Сержант рассмеялся неприятным смехом и пришпорил лошадь.
— Во всех огромных владениях господина де Латур д'Азира нет общественной земли в точном значении этого слова, — произнёс голос над ухом Панталоне. — Это цензива[47], и со всех, кто здесь пасёт свой скот, взимаются налоги.
Панталоне повернулся и увидел рядом с собой Андре-Луи в одной рубашке, без шейного платка. На плече — полотенце, в руке — гребень.
— Пропади оно всё пропадом, — выругался Панталоне, — да ведь этот маркиз де Латур д'Азир — настоящий великан-людоед!
— Я уже сообщил вам своё мнение о нём, — сказал Андре-Луи. — Что касается этих парней, лучше будет, если я займусь ими сам. У меня есть опыт в делах такого рода. — И, не дожидаясь согласия Панталоне, Андре-Луи выступил вперёд, чтобы встретить приближающийся отряд. Он ясно понимал, что его может спасти только смелость.
Когда через минуту сержант остановил своего коня перед полуодетым Андре-Луи, тот расчёсывал волосы, глядя снизу вверх с простодушной и обезоруживающей улыбкой. Сержант резко окликнул его:
— Вы — предводитель этой группы бродяг?
— Да… то есть мой отец — вон там — действительно предводитель. — Он ткнул большим пальцем в сторону Панталоне, который, держась на заднем плане, уставился на них, ничего не слыша. — Что вам угодно, капитан?
— Мне угодно сказать, что вас, скорее всего, посадят в тюрьму — всю вашу компанию. — Сержант проговорил это громко и грубо, и голос его разнёсся по выгону и дошёл до слуха всех членов труппы, которые замерли, подавленные.

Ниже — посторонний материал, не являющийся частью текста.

`config.mk`:
```
export PLATFORM = sky130hd
export DESIGN_NAME = bl_dim_ctrl
export DESIGN_NICKNAME = d
export VERILOG_FILES = /design/src/rtl/bl_dim_pkg.sv /design/src/rtl/bl_seq_fsm.sv /design/src/rtl/bl_int_pwm.sv /design/src/rtl/bl_dim_mux.sv /design/src/rtl/bl_dim_ctrl.sv
export SDC_FILE = /design/constraint.sdc
export NUM_CORES = 1
export LEC_CHECK = 0
export ABC_CLOCK_PERIOD_IN_PS = 8790
export BUFFER_PORTS_ARGS = -buffer_cell sky130_fd_sc_hd__buf_4
export CAP_MARGIN = 5
export CORE_MARGIN = 4
export CORE_UTILIZATION = 35
export CTS_CLUSTER_SIZE = 24
export DETAILED_ROUTE_END_ITERATION = 16
export MAX_ROUTING_LAYER = met4
export SYNTH_ARGS = -nofsm -noshare
export SYNTH_HDL_FRONTEND = slang
export SYNTH_SLANG_ARGS = --single-unit
```
`constraint.sdc`:
```
create_clock -name clk -period 8.79 [get_ports clk]
set_input_delay 2.1975 -clock clk [delete_from_list [all_inputs] [get_ports clk]]
set_output_delay 2.1975 -clock clk [all_outputs]
set_load 0.02 [all_outputs]
```
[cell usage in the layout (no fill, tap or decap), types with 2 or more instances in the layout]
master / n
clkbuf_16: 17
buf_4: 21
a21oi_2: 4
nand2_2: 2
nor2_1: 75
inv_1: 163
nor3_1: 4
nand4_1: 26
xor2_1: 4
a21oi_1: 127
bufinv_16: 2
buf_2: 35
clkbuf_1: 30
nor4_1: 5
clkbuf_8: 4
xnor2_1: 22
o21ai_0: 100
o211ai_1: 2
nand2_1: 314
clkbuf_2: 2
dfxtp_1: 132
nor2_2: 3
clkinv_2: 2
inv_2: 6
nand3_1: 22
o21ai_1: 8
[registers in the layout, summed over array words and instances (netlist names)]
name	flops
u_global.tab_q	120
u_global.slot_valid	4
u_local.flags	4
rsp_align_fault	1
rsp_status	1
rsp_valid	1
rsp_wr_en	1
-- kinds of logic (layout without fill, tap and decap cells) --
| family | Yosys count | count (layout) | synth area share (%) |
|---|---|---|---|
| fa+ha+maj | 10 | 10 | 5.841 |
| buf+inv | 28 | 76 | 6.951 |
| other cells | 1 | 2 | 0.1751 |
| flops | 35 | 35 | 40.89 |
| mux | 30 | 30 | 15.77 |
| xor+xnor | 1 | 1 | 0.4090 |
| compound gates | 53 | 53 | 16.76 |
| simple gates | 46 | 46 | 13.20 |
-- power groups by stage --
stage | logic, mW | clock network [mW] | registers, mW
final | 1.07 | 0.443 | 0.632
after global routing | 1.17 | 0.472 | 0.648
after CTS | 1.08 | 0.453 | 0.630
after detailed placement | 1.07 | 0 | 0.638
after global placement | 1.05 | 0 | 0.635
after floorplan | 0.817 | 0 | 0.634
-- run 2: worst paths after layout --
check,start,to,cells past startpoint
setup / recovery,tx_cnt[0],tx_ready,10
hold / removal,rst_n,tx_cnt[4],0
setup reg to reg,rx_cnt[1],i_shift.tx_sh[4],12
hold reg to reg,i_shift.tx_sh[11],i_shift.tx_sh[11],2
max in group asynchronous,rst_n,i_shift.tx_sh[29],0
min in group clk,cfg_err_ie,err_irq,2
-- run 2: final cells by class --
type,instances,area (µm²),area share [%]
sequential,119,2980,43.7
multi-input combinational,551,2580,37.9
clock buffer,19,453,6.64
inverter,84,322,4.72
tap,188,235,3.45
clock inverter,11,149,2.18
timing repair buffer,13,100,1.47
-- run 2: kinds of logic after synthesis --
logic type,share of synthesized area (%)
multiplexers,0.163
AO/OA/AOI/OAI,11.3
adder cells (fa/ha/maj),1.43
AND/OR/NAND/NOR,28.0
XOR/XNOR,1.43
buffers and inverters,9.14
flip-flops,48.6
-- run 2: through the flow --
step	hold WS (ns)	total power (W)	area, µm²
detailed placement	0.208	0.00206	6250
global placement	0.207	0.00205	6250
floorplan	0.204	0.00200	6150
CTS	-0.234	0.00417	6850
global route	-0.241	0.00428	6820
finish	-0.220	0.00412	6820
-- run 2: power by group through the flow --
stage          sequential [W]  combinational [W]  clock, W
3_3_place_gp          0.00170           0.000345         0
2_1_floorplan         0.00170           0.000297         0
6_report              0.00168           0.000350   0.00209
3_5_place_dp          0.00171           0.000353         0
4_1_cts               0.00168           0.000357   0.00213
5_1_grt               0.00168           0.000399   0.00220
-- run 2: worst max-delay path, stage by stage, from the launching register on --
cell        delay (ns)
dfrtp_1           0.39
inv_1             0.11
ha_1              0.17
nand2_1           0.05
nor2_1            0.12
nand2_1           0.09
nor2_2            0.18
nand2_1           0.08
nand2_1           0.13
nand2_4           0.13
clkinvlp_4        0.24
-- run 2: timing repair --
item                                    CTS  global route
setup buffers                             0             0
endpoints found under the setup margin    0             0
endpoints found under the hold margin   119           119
**src/rtl/wdog_pkg.sv**
```systemverilog
package wdog_pkg;

    // Default width of the timeout field, in tick periods.
    parameter int unsigned TMO_W_DEF = 6;

    // What the counter does in one clock cycle.
    typedef enum logic [2:0] {
        ACT_HOLD,
        ACT_APPLY,
        ACT_STROBE,
        ACT_DEC,
        ACT_EXPIRE
    } cnt_act_e;

    // Priority: a new value at a tick beats a strobe, which beats counting.
    function automatic cnt_act_e pick_action(
        input logic apply,
        input logic strobe,
        input logic tick,
        input logic enabled,
        input logic last
    );
        if (apply)
            return ACT_APPLY;
        else if (strobe)
            return ACT_STROBE;
        else if (tick && enabled)
            return last ? ACT_EXPIRE : ACT_DEC;
        else
            return ACT_HOLD;
    endfunction

endpackage

```
**src/rtl/wdog_ctrl_reg.sv**
```systemverilog
module wdog_ctrl_reg #(
    parameter int unsigned TMO_W  = wdog_pkg::TMO_W_DEF,
    localparam int unsigned DATA_W = TMO_W + 2
) (
    input  logic              clk,
    input  logic              rst,
    input  logic              tick_i,
    input  logic              wr_en_i,
    input  logic [DATA_W-1:0] wr_data_i,
    input  logic              strobe_ack_i,
    output logic              strobe_req_o,
    output logic              apply_o,
    output logic [TMO_W-1:0]  staged_o,
    output logic [TMO_W-1:0]  active_o,
    output logic [DATA_W-1:0] rd_data_o
);
    localparam int unsigned STB_BIT  = DATA_W - 1;
    localparam int unsigned PROT_BIT = DATA_W - 2;

    typedef struct packed {
        logic             strobe;
        logic             prot;
        logic [TMO_W-1:0] tmo;
    } wr_fields_t;

    wr_fields_t       wr_f;
    logic             prot_q;
    logic             pending_q;
    logic             strobe_q;
    logic [TMO_W-1:0] staged_q;
    logic [TMO_W-1:0] active_q;

    always_comb begin
        wr_f.strobe = wr_data_i[STB_BIT];
        wr_f.prot   = wr_data_i[PROT_BIT];
        wr_f.tmo    = wr_data_i[TMO_W-1:0];
    end

    assign apply_o = tick_i & pending_q;

    always_ff @(posedge clk) begin
        if (rst) begin
            prot_q    <= 1'b1;
            pending_q <= 1'b0;
            staged_q  <= '0;
            active_q  <= '0;
        end else begin
            if (apply_o) begin
                active_q  <= staged_q;
                pending_q <= 1'b0;
            end
            if (wr_en_i) begin
                prot_q <= wr_f.prot;
                if (!prot_q) begin
                    staged_q  <= wr_f.tmo;
                    pending_q <= 1'b1;
                end
            end
        end
    end

    always_ff @(posedge clk) begin
        if (rst)
            strobe_q <= 1'b0;
        else if (wr_en_i && wr_f.strobe)
            strobe_q <= 1'b1;
        else if (strobe_ack_i)
            strobe_q <= 1'b0;
    end

    assign strobe_req_o = strobe_q;
    assign staged_o     = staged_q;
    assign active_o     = active_q;
    assign rd_data_o    = {1'b0, prot_q, active_q};


    prot_write_ignored_chk: assert property (@(posedge clk) disable iff (rst)
        (wr_en_i && prot_q && !pending_q && !apply_o) |=> !pending_q);


    active_only_at_tick_chk: assert property (@(posedge clk) disable iff (rst)
        !tick_i |=> $stable(active_q));


    strobe_retired_chk: assert property (@(posedge clk) disable iff (rst)
        (strobe_q && !(wr_en_i && wr_f.strobe)) |=> !strobe_q);

endmodule

```
**src/rtl/wdog_counter.sv**
```systemverilog
module wdog_counter
    import wdog_pkg::*;
#(
    parameter int unsigned TMO_W = wdog_pkg::TMO_W_DEF
) (
    input  logic             clk,
    input  logic             rst,
    input  logic             tick_i,
    input  logic             apply_i,
    input  logic             strobe_i,
    input  logic [TMO_W-1:0] staged_i,
    input  logic [TMO_W-1:0] active_i,
    output logic             strobe_ack_o,
    output logic [TMO_W-1:0] count_o,
    output logic             timeout_o
);
    localparam logic [TMO_W-1:0] CNT_ONE = TMO_W'(1);

    cnt_act_e         act;
    logic [TMO_W-1:0] count_q;
    logic             timeout_q;

    always_comb begin
        act = pick_action(apply_i, strobe_i, tick_i,
                          active_i != '0, count_q <= CNT_ONE);
    end

    always_ff @(posedge clk) begin
        if (rst) begin
            count_q   <= '0;
            timeout_q <= 1'b0;
        end else begin
            timeout_q <= 1'b0;
            case (act)
                ACT_APPLY:  count_q <= staged_i;
                ACT_STROBE: count_q <= active_i;
                ACT_DEC:    count_q <= count_q - CNT_ONE;
                ACT_EXPIRE: begin
                    count_q   <= active_i;
                    timeout_q <= 1'b1;
                end
                default:    count_q <= count_q;
            endcase
        end
    end

    assign strobe_ack_o = strobe_i;
    assign count_o      = count_q;
    assign timeout_o    = timeout_q;


    pulse_after_tick_chk: assert property (@(posedge clk) disable iff (rst)
        !tick_i |=> !timeout_q);


    strobe_reload_chk: assert property (@(posedge clk) disable iff (rst)
        (strobe_i && !apply_i) |=> (count_q == $past(active_i)));

endmodule

```
**src/rtl/wdog_strobed.sv**
```systemverilog
module wdog_strobed #(
    parameter int unsigned TMO_W  = wdog_pkg::TMO_W_DEF,
    localparam int unsigned DATA_W = TMO_W + 2
) (
    input  logic              clk,
    input  logic              rst,
    input  logic              tick_i,
    input  logic              wr_en_i,
    input  logic [DATA_W-1:0] wr_data_i,
    output logic [DATA_W-1:0] rd_data_o,
    output logic              timeout_o
);
    logic             strobe_req;
    logic             strobe_ack;
    logic             apply;
    logic [TMO_W-1:0] staged;
    logic [TMO_W-1:0] active;
    logic [TMO_W-1:0] count;

    wdog_ctrl_reg #(.TMO_W(TMO_W)) u_reg (
        .clk          (clk),
        .rst          (rst),
        .tick_i       (tick_i),
        .wr_en_i      (wr_en_i),
        .wr_data_i    (wr_data_i),
        .strobe_ack_i (strobe_ack),
        .strobe_req_o (strobe_req),
        .apply_o      (apply),
        .staged_o     (staged),
        .active_o     (active),
        .rd_data_o    (rd_data_o)
    );

    wdog_counter #(.TMO_W(TMO_W)) u_cnt (
        .clk          (clk),
        .rst          (rst),
        .tick_i       (tick_i),
        .apply_i      (apply),
        .strobe_i     (strobe_req),
        .staged_i     (staged),
        .active_i     (active),
        .strobe_ack_o (strobe_ack),
        .count_o      (count),
        .timeout_o    (timeout_o)
    );


    disabled_silent_chk: assert property (@(posedge clk) disable iff (rst)
        (active == '0) |=> !timeout_o);


    count_bounded_chk: assert property (@(posedge clk) disable iff (rst)
        count <= active);

endmodule

```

Доля бродячих актёров достаточно тяжела и без тюрьмы.
— Но как же так, мой капитан? Это общинная земля — ею могут пользоваться все.
— Ничего подобного.
— А где ограждения? — спросил Андре-Луи, взмахнув рукой с гребнем, как бы показывая, что место не занято.
— Ограждения! — фыркнул сержант. — При чём тут ограждения! Это цензива. Здесь можно пастись, только уплатив ценз маркизу де Латур д'Азиру.
— Но мы же не пасёмся, — изрёк простодушный Андре-Луи.
— Чёрт вас подери, фигляр! Не пасётесь! Зато пасётся ваш скот!
— Они так мало едят! — сказал Андре-Луи извиняющимся тоном и снова улыбнулся заискивающей улыбкой.
У сержанта стал ещё более грозный вид.
— Не это главное. Главное то, что ваши действия могут рассматриваться как кража, а за кражу полагается тюрьма.
— Я полагаю, что теоретически вы правы, — вздохнул Андре-Луи и снова принялся расчёсывать волосы, по-прежнему глядя снизу вверх в лицо сержанту. — Но мы грешили по неведению. Мы благодарны вам за предостережение. — Он переложил гребень в левую руку, а правую погрузил в карман панталон. Послышалось приглушённое звяканье монет. — Мы в отчаянии, что из-за нас вы отклонились от своего пути, и хотели бы хоть немного загладить причинённое беспокойство. Может быть, ваши люди окажут нам честь, выпив в ближайшей гостинице за здоровье господина де Латур д'Азира или кого угодно на своё усмотрение.